## [Directions for this task]
Reproduce exactly, with no other output, every line of the data below from the line containing "stage / Sequential" to the end, inclusive.

## [Exercise materials]
********************
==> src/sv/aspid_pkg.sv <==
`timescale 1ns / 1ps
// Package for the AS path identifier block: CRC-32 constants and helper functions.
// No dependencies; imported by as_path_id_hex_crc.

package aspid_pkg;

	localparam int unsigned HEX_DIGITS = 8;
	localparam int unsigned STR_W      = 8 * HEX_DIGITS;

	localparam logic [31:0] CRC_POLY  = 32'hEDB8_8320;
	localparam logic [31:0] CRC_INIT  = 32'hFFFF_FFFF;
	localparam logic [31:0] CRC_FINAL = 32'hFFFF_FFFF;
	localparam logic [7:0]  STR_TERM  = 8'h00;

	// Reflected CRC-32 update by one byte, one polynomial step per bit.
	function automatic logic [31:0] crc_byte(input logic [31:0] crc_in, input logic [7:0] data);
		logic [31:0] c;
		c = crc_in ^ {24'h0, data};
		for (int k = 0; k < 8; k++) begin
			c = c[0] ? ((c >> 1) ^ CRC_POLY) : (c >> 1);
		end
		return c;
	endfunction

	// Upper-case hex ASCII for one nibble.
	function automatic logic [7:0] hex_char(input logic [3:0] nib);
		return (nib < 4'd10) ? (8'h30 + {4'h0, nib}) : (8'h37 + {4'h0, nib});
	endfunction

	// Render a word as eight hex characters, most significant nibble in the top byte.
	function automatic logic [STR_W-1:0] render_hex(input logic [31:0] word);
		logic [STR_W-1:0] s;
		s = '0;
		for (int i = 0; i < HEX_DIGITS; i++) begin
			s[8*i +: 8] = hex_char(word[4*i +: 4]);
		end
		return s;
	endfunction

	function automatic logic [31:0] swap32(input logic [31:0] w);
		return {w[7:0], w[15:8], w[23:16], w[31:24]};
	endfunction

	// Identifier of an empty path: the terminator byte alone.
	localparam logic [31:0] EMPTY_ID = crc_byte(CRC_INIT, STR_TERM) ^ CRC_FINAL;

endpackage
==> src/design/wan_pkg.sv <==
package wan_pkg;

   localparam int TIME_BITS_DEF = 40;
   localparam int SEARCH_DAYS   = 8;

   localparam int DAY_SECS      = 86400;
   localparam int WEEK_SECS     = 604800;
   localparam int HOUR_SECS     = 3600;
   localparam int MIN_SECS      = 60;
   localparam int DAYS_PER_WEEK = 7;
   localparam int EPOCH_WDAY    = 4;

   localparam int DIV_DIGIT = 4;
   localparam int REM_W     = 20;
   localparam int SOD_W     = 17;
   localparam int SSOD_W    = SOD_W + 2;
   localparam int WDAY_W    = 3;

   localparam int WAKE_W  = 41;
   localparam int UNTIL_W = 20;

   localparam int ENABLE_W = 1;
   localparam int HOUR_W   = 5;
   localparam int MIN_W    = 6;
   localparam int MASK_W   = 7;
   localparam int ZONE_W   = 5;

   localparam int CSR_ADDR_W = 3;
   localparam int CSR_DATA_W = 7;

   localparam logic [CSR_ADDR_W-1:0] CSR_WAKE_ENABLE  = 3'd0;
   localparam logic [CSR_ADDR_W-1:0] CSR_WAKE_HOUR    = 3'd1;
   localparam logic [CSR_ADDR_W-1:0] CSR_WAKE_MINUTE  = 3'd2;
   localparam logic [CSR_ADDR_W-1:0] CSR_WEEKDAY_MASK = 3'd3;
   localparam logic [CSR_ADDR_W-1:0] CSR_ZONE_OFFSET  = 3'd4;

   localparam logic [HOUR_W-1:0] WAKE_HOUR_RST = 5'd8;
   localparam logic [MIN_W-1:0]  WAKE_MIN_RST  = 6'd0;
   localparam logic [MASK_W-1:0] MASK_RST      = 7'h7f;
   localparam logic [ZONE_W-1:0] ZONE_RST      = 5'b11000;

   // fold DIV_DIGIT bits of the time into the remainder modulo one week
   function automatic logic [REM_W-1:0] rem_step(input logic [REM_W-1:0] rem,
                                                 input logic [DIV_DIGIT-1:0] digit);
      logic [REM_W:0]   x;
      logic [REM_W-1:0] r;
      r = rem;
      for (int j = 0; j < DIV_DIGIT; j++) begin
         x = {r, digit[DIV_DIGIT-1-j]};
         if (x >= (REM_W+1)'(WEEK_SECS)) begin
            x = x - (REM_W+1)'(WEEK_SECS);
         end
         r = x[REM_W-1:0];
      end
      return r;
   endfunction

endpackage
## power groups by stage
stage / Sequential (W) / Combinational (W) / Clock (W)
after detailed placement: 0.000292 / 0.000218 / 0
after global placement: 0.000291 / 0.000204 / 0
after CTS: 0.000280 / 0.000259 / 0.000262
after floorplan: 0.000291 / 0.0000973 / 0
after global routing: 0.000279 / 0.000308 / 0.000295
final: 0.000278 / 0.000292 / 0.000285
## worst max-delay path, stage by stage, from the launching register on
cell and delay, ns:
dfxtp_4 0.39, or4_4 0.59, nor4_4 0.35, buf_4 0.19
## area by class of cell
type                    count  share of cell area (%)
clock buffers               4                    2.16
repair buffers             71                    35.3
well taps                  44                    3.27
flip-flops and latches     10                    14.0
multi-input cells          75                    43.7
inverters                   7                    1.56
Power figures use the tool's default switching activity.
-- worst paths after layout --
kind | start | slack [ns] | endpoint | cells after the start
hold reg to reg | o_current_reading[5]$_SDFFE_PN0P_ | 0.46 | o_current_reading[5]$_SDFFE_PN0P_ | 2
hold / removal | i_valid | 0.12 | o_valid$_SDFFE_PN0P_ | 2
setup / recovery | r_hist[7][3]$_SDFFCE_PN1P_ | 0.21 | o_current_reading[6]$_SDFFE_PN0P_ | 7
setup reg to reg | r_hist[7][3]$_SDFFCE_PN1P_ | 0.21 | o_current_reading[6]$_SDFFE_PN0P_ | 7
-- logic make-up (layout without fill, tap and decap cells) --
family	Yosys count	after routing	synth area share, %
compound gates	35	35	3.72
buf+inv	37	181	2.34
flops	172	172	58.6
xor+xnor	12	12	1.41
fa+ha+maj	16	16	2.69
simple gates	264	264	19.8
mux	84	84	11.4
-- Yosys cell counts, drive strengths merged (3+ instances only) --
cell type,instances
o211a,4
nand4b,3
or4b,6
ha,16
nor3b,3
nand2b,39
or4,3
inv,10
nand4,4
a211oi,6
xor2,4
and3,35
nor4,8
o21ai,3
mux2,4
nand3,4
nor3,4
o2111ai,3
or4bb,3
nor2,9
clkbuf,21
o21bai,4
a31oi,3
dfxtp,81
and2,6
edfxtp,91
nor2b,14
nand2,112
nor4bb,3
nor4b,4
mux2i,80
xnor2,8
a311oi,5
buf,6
********************
## [Solved exercise]
stage / Sequential (W) / Combinational (W) / Clock (W)
after detailed placement: 0.000292 / 0.000218 / 0
after global placement: 0.000291 / 0.000204 / 0
after CTS: 0.000280 / 0.000259 / 0.000262
after floorplan: 0.000291 / 0.0000973 / 0
after global routing: 0.000279 / 0.000308 / 0.000295
final: 0.000278 / 0.000292 / 0.000285
## worst max-delay path, stage by stage, from the launching register on
cell and delay, ns:
dfxtp_4 0.39, or4_4 0.59, nor4_4 0.35, buf_4 0.19
## area by class of cell
type                    count  share of cell area (%)
clock buffers               4                    2.16
repair buffers             71                    35.3
well taps                  44                    3.27
flip-flops and latches     10                    14.0
multi-input cells          75                    43.7
inverters                   7                    1.56
Power figures use the tool's default switching activity.
-- worst paths after layout --
kind | start | slack [ns] | endpoint | cells after the start
hold reg to reg | o_current_reading[5]$_SDFFE_PN0P_ | 0.46 | o_current_reading[5]$_SDFFE_PN0P_ | 2
hold / removal | i_valid | 0.12 | o_valid$_SDFFE_PN0P_ | 2
setup / recovery | r_hist[7][3]$_SDFFCE_PN1P_ | 0.21 | o_current_reading[6]$_SDFFE_PN0P_ | 7
setup reg to reg | r_hist[7][3]$_SDFFCE_PN1P_ | 0.21 | o_current_reading[6]$_SDFFE_PN0P_ | 7
-- logic make-up (layout without fill, tap and decap cells) --
family	Yosys count	after routing	synth area share, %
compound gates	35	35	3.72
buf+inv	37	181	2.34
flops	172	172	58.6
xor+xnor	12	12	1.41
fa+ha+maj	16	16	2.69
simple gates	264	264	19.8
mux	84	84	11.4
-- Yosys cell counts, drive strengths merged (3+ instances only) --
cell type,instances
o211a,4
nand4b,3
or4b,6
ha,16
nor3b,3
nand2b,39
or4,3
inv,10
nand4,4
a211oi,6
xor2,4
and3,35
nor4,8
o21ai,3
mux2,4
nand3,4
nor3,4
o2111ai,3
or4bb,3
nor2,9
clkbuf,21
o21bai,4
a31oi,3
dfxtp,81
and2,6
edfxtp,91
nor2b,14
nand2,112
nor4bb,3
nor4b,4
mux2i,80
xnor2,8
a311oi,5
buf,6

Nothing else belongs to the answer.